引き裂かれた絆
この作品を読んでくれる方は、本当に本を読むのが好きな方だと思う。
この身に浴びてしまった絶望を、俺はどうやって洗い流せば良いのだろう。
アリスには会えなかった。
それどころか、彼女の身内の男ラウルによって、俺たちの絆は引き裂かれた。
貴族街の中心に向かって、重い足取りで歩いていく。ウォード邸が見えなくなった辺りで、人目のない適当な壁に背を預け、息をついて空を見上げた。
俺の気持ちにそぐわない、抜けるように青い空。
彼女の瞳は今頃、俺のいない未来を映している。
それなのに俺は、共に過ごした時間から、動けそうにないんだ。
「イヤな予感はしてたけどな」
アリスはあの男と、恋仲になってしまった。
自嘲気味に独りごちて、前髪を乱暴にかきあげる。そのまま掌で眉間を押し上げたのは、頭がどうにかなりそうだと思ったから。

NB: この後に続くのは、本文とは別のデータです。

From an optimization exercise on the open Yosys and OpenROAD flow, aimed at small area, a short achievable clock period and few clock cycles per item; shortcuts taken in it are not production practice.
No functional check of the RTL was part of any run shown here.

==> flow/design.v, too long to show whole: its modules and the start of the top module <==
// module dtc_core: 579 lines
// module dtc_sqr: 661 lines
module dtc_core (
    input  wire               clk,
    input  wire               rst,           
    input  wire               start,
    input  wire signed [15:0] ia,
    input  wire signed [15:0] ib,
    input  wire signed [15:0] ic,
    input  wire        [11:0] vms,
    input  wire               model_en,
    input  wire signed [15:0] cos_th,
    input  wire signed [15:0] sin_th,
    input  wire signed [23:0] t_ref,
    input  wire signed [23:0] f_ref,
    input  wire        [15:0] rs,
    input  wire        [15:0] kv,
    input  wire        [15:0] ld,
    input  wire        [15:0] lq,
    input  wire signed [23:0] psi_pm,
    input  wire        [14:0] model_gain,
    input  wire        [15:0] tq_gain,
    input  wire        [15:0] i_max,
    input  wire        [22:0] t_max,
    input  wire signed [23:0] f_min,
    input  wire signed [23:0] f_max,
    input  wire        [22:0] ht,
    input  wire        [22:0] hf,
    output wire               ready,
    output reg                done,
    output wire        [2:0]  vec,
    output wire signed [23:0] t_est,
    output reg         [23:0] f_est,
    output wire        [1:0]  tq_code,
    output wire               fx_code,
    output wire        [2:0]  sector,
    output wire               cur_lim,
    output wire               ref_lim,
    output wire               sense_fault,
    output wire        [15:0] switches
);
  // ...
==> flow/run.sh <==
#!/bin/bash
# synth_recipe.tcl (not shown) runs the flow's synth.tcl, then flattens the netlist and writes it again
# the make line also repeats each setting of config.mk as NAME=value (left out here)
make -C /OpenROAD-flow-scripts/flow DESIGN_CONFIG=/design/flow/config.mk WORK_HOME=/design/flow/orfs CLKGATE_MAP_FILE= SYNTH_SCRIPT=/design/flow/synth_recipe.tcl finish
==> flow/config.mk <==
export PLATFORM = sky130hd
export DESIGN_NAME = dtc_core
export DESIGN_NICKNAME = dtc_core
export VERILOG_FILES = /design/flow/design.v
export SDC_FILE = /design/flow/constraint.sdc
export NUM_CORES = 8
export LEC_CHECK = 0
export ABC_CLOCK_PERIOD_IN_PS = 6000
export CAP_MARGIN = 20
export CORE_MARGIN = 2
export CORE_UTILIZATION = 40
export PLACE_DENSITY = 0.6
export SETUP_SLACK_MARGIN = 5
export SLEW_MARGIN = 20
==> flow/constraint.sdc <==
create_clock -name core_clock -period 15.0 [get_ports {clk}]
set_input_delay 3.0000 -clock core_clock [delete_from_list [all_inputs] [get_ports {clk}]]
set_output_delay 3.0000 -clock core_clock [all_outputs]
set_load 0.01 [all_outputs]
What follows belongs to an exercise in optimizing a design on an open flow for small area; a production flow would make more cautious choices.
Where RTL was checked, it was by simulation tests only, not by an equivalence proof against the original.

== v8 ==
// dresser_channel
module dresser_channel (
    input  wire        clk,
    input  wire        rst,           
    input  wire        enable,
    input  wire [12:0] ratio,
    input  wire        invert,
    input  wire        bit_valid,
    input  wire        bit_in,
    input  wire        gain_we,
    input  wire        offset_we,
    input  wire [31:0] coef_wdata,
    input  wire        apply,
    input  wire [2:0]  flags_clr,
    output reg         result_valid,
    output wire [31:0] result_y,
    output wire [31:0] result_x,
    output reg  [2:0]  flags
);
Size in the first run: ~480 flip-flops, about 130 I/O pins.
==> flow/config.mk <==
export PLATFORM = sky130hd
export DESIGN_NAME = dresser_channel
export DESIGN_NICKNAME = dresser_channel
export VERILOG_FILES = /design/flow/design.v
export SDC_FILE = /design/flow/constraint.sdc
export NUM_CORES = 4
export LEC_CHECK = 0
export ABC_AREA = 1
export CAP_MARGIN = 20
export CORE_MARGIN = 2
export CORE_UTILIZATION = 65
export CTS_BUF_LIST = sky130_fd_sc_hd__clkbuf_8
export CTS_CLUSTER_DIAMETER = 60
export CTS_CLUSTER_SIZE = 16
export SLEW_MARGIN = 20
==> flow/constraint.sdc <==
create_clock -name core_clock -period 40.0 [get_ports {clk}]
set_input_delay 8.0000 -clock core_clock [delete_from_list [all_inputs] [get_ports {clk}]]
set_output_delay 8.0000 -clock core_clock [all_outputs]
set_load 0.01 [all_outputs]
standard.sh (not shown) runs the stock make flow with config.mk's settings and CLKGATE_MAP_FILE= SYNTH_SCRIPT=/design/flow/synth_recipe.tcl, a recipe that flattens the netlist after the stock synthesis.
==> flow/flow/run.sh <==
#!/bin/bash
# The standard layout (the standard.sh, unchanged synthesis), with clock
# tree synthesis told not to add dummy loads: the same CTS arguments ORFS
# builds from CTS_CLUSTER_SIZE / CTS_CLUSTER_DIAMETER, plus
# -dont_use_dummy_load. Each tool's full output stays in ORFS's own logs
# (orfs/logs/...); make's output goes to flow.log here.
set -euo pipefail
bash standard.sh \
  CTS_ARGS="-sink_clustering_enable -repair_clock_nets -sink_clustering_size 16 -sink_clustering_max_diameter 60 -buf_list sky130_fd_sc_hd__clkbuf_8 -dont_use_dummy_load" \
  finish > flow.log 2>&1
Here is what was changed in the inputs of v35 compared with v8.
==> flow/flow/run.sh <==
#!/bin/bash
set -euo pipefail
bash standard.sh \
  CTS_ARGS="-sink_clustering_enable -repair_clock_nets -sink_clustering_size 16 -sink_clustering_max_diameter 60 -buf_list sky130_fd_sc_hd__clkbuf_8 -dont_use_dummy_load" \
  finish > flow.log 2>&1
### Flow results
Overall routed net length: v8 vs v35 identical
The overflow left after global routing on v8 is in line with that on v35.
Taking v8 as the reference, in v35 share of cell area taken by flip-flops and latches stayed essentially flat, final worst-path cycle share now sits at about the same level.
In terms of cell depth of the worst setup path, v35 and v8 differ only marginally.
v35 -> v8: final area delta 0, exact match
Met2 wire length came out exactly the same in v8 and v35.
[inputs] v52 vs v35
# v35
export LEC_CHECK = 0
export ABC_AREA = 1
export CAP_MARGIN = 20
export CORE_MARGIN = 2
export CORE_UTILIZATION = 65
export CTS_BUF_LIST = sky130_fd_sc_hd__clkbuf_8
export CTS_CLUSTER_DIAMETER = 60
export CTS_CLUSTER_SIZE = 16
export SLEW_MARGIN = 20
create_clock -name core_clock -period 40.0 [get_ports {clk}]
# v52
export LEC_CHECK = 0
export ABC_AREA = 1
export CAP_MARGIN = 20
export CORE_MARGIN = 2
export CORE_UTILIZATION = 65
export CTS_BUF_LIST = sky130_fd_sc_hd__clkbuf_8
export CTS_CLUSTER_DIAMETER = 60
export CTS_CLUSTER_SIZE = 20
export SLEW_MARGIN = 20
create_clock -name core_clock -period 40.0 [get_ports {clk}]
==> flow/flow/run.sh <==
#!/bin/bash
set -euo pipefail
bash standard.sh \
  CTS_ARGS="-sink_clustering_enable -repair_clock_nets -sink_clustering_size 20 -sink_clustering_max_diameter 60 -buf_list sky130_fd_sc_hd__clkbuf_8 -dont_use_dummy_load" \
  finish > flow.log 2>&1
Findings:
- v52: all stages complete, timing, DRC and antenna checks passed
- v35: done, clean on timing, DRC and antenna
- There was hardly any difference in number of standard cells in the layout, taps in and fillers out between v52 and v35.
- v52 vs v35, post-layout worst setup margin went down by 140 ps.
- Relative to v35, global-route usage has gone down in v52.
- v35 → v52: required time of the worst setup path shows a reduction of 20 ps, via count shows no meaningful change.
- Top layer used by detailed routing: met5 -> v52, met4 -> v35
- Share of final-layout standard cells stronger than drive strength 1: v35 vs v52 — no meaningful difference

---

Starting RTL as in the previous note.
Settings: LEC_CHECK=0, ABC_AREA=1, CAP_MARGIN=20, CORE_MARGIN=2, CORE_UTILIZATION=65, SLEW_MARGIN=20; clock period 40.0 ns.
run.sh (not shown) runs the stock make flow with config.mk's settings and CLKGATE_MAP_FILE= SYNTH_SCRIPT=/design/flow/synth_recipe.tcl, a recipe that flattens the netlist after the stock synthesis.
Stock flow here: none of the scripts above is used.
The baseline completed without violations.
==> next run, changes <==
==> flow/flow/run.sh (new file) <==
#!/bin/bash
# The standard layout (the standard.sh, unchanged synthesis), with clock
# tree synthesis told not to add dummy loads: the same CTS arguments ORFS
# builds from CTS_CLUSTER_SIZE / CTS_CLUSTER_DIAMETER, plus
# -dont_use_dummy_load. Each tool's full output stays in ORFS's own logs
# (orfs/logs/...); make's output goes to flow.log here.
set -euo pipefail
bash standard.sh \
  CTS_ARGS="-sink_clustering_enable -repair_clock_nets -sink_clustering_size 24 -sink_clustering_max_diameter 60 -dont_use_dummy_load" \
  finish > flow.log 2>&1
==> flow/standard.sh (new file) <==
#!/bin/bash
# synth_recipe.tcl (not shown) runs the flow's synth.tcl, then flattens the netlist and writes it again
# the make line also repeats each setting of config.mk as NAME=value (left out here)
make -C /OpenROAD-flow-scripts/flow DESIGN_CONFIG=/design/flow/config.mk WORK_HOME=/design/flow/orfs CLKGATE_MAP_FILE= SYNTH_SCRIPT=/design/flow/synth_recipe.tcl "${@:-finish}"
Settings changed: CORE_UTILIZATION 65 to 40, CTS_CLUSTER_DIAMETER set to 60, CTS_CLUSTER_SIZE set to 24.
removed: flow/run.sh
Outcome: The new run passed the timing, DRC and antenna checks. Synthesized cell count stays the same. Register-to-register slack improves by 0.85 ns. Maximum frequency came out higher by a few percent. Cell count increases by a little under a tenth. Cell area is about the same. Worst setup slack is better by 0.85 ns. Routed wire length went down by a little under a tenth.

---

10-12:
Another version of the RTL of dresser_channel (not shown whole).
Size: about 480 flip-flops.
## dresser_channel
module dresser_channel (
    input  wire        clk,
    input  wire        rst,           
    input  wire        enable,
    input  wire [12:0] ratio,
    input  wire        invert,
    input  wire        bit_valid,
    input  wire        bit_in,
    input  wire        gain_we,
    input  wire        offset_we,
    input  wire [31:0] coef_wdata,
    input  wire        apply,
    input  wire [2:0]  flags_clr,
    output reg         result_valid,
    output wire [31:0] result_y,
    output wire [31:0] result_x,
    output reg  [2:0]  flags
);
    localparam [31:0] ONE = 32'h3F80_0000;
    reg [31:0] gain_stage, offset_stage;
    reg [31:0] gain_act, offset_act;
    always @(posedge clk) begin
        if (rst) begin
            gain_stage   <= ONE;
            offset_stage <= 32'd0;
            gain_act     <= ONE;
            offset_act   <= 32'd0;
        end else begin
            if (gain_we)
                gain_stage <= coef_wdata;
            if (offset_we)
                offset_stage <= coef_wdata;
            if (apply) begin
                gain_act   <= gain_stage;
                offset_act <= offset_stage;
            end
        end
    end
    wire        win_end, sat_now;
    wire [31:0] win_x;
    sinc3_decimator u_dec (
        .clk       (clk),
        .rst       (rst),
        .enable    (enable),
        .ratio     (ratio),
        .invert    (invert),
        .bit_valid (bit_valid),
        .bit_in    (bit_in),
        .win_end   (win_end),
        .win_x     (win_x),
        .sat_now   (sat_now)
    );
    wire fin, of, nx;
    f32_scaler u_scale (
        .clk    (clk),
        .rst    (rst),
        .start  (win_end),
        .x_in   (win_x),
        .gain   (gain_act),
        .offset (offset_act),
        .x_out  (result_x),
        .y_out  (result_y),
        .fin    (fin),
        .of     (of),
        .nx     (nx)
    );
    always @(posedge clk) begin
        if (rst) begin
  ...
Settings: LEC_CHECK=0, ABC_AREA=1, CAP_MARGIN=20, CORE_MARGIN=2, CORE_UTILIZATION=40, CTS_CLUSTER_DIAMETER=100, CTS_CLUSTER_SIZE=20, SLEW_MARGIN=20; clock period 40.0 ns.
Stock flow here: none of the scripts above is used.
10-12 finished all stages; the layout is clean.
Inputs modified between 10-12 and 06-01:
- CTS_CLUSTER_SIZE changed from 20 to 24
- CTS_CLUSTER_DIAMETER changed from 100 to 60
Findings:
- Overall routed net length across 10-12 and 06-01: no real change.
- Share of the clock period used by the worst path after layout was higher in the run labelled 06-01.
- Diff 10-12 -> 06-01: wire length of the first global-routing pass now sits higher, number of signal-net buffers in the layout now sits higher.
- 06-01 against 10-12: fraction of met1 tracks used by global routing shows a reduction of 0.22 points; via count roughly the same; worst hold slack dropped 0.0046 ns.
Function was not checked in any run of this note: the RTL went through the layout flow alone.

---

dresser_channel with an RTL version that a note above also has.
Size: ~4,000 cells after synthesis, ~130 I/O pins, ~31,000 um2 of cells after synthesis.
clock: 40.0 ns
lec_check: 0
abc_area: 1
cap_margin: 20
core_margin: 2
core_utilization: 65
cts_buf_list: sky130_fd_sc_hd__clkbuf_8
cts_cluster_diameter: 60
cts_cluster_size: 16
slew_margin: 20
The first run went through all stages and came out clean.
Edit:
- CTS_BUF_LIST: sky130_fd_sc_hd__clkbuf_8 -> default
- CTS_CLUSTER_SIZE: 16 -> 24
Result: Final area came out higher by 1.5%; final cell count hardly moves; count of clock-buffer cells in the layout rose by 3; wire length went up by 2.8%; setup slack gets worse by 0.18 ns; via count came out higher by 1.2%; global-route usage rises by 1.4 points; area after synthesis is unchanged; sequential share of layout area shrinks by 0.47 points; hold slack degrades by 0.012 ns.

## what the ideal ports hide
No port has a modelled driver above. Below, the same layouts with a new extraction and two added sets of constraints. Step 1 assumes that a clkbuf_16 drives the clock port and a buf_2 every other input. Step 2 moves the port delays by t, midway between the first and last clock arrival at a register: inputs arrive t later, outputs are due t later. That takes back most of the time a late clock gives input paths. Slacks: no drivers / after step 1 / after step 2; pairs: no drivers / after step 1.
run	t (ns)	slack for setup (ns)	worst slew at a driven data input, ns	pins driven straight from the clock port
v8	0.676	9.354 / 9.354 / 9.309	0.05	1
v35	0.676	9.354 / 9.354 / 9.309	0.05	1
v52	0.680	9.210 / 9.210 / 9.210	0.06	1
the first run of note 2	0.675	9.295 / 9.295 / 8.912	0.06	1
the second run of note 2	0.623	10.147 / 10.147 / 9.727	0.06	1
10-12	0.675	5.150 / 5.150 / 5.150	0.08	1
06-01	0.665	5.070 / 5.070 / 5.070	0.07	1
the first run of note 4	0.718	9.329 / 9.329 / 9.329	0.05	1
the second run of note 4	0.669	9.151 / 9.151 / 9.012	0.05	1
After both steps every run listed still meets setup and hold. For the second run of note 2, which loses most, drivers alone change the setup slack by 0.000 ns; drivers and shift together by -0.420 ns.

『弱さを隠さずに甘えてくれるアリスが、かわいくて仕方ないんだ』
孤児院の先生にも、俺にも。
甘えることが苦手だった彼女が、心を許し、甘えられる相手。
(それが、あの男だったのか?)
アリスに会うこともできない今、俺が答えを確かめる術はない。
貴族令嬢になった娘が、孤児だった過去を捨てたいと願うのは、人の弱さをもってすれば、それほど責められるべきではないだろう。
だがアリスが自分の心を守るためだけに、幼なじみの俺に会いもせず、追い返すとは思えなかった。
俺はアリス以上に、優しい娘をまだ知らない。
(俺はどうすれば良い? このまま諦めて、俺は納得できるのか?)
自問自答した、その答えは――。
* * *
ここは、貴族街旧街区にある、クレアモント伯爵邸。俺はその邸宅に、客人として招かれていた。
「お帰りなさい、リゲル!」
玄関ホールで名前を呼ばれ、立ち止まる。
俺を見つけたエリザベス嬢――クレアモント伯爵家のご令嬢が、二階の吹き抜け廊下から階段へ、ドレスの裾をはためかせて駆け寄ってきた。
「戻りました」
エリザベス嬢はじゃじゃ馬だ。
前クレアモント伯爵の未亡人――例外的に爵位を継ぎ、今は女伯爵となったエリザベス嬢の祖母、大奥さまのウィンディ伯が、両親を亡くした孫娘を、ひどく甘やかして育てたせいらしい。
天真爛漫なエリザベス嬢は、まったく躊躇もせずに、俺の腕に自らの細腕を絡めてきた。
「男に気安く触るもんじゃないですよ」
思ったよりも、冷たい声が出た。
「貴方にだけよ」
エリザベス嬢はおそらく、世界は自分に優しくあるべきだと信じている。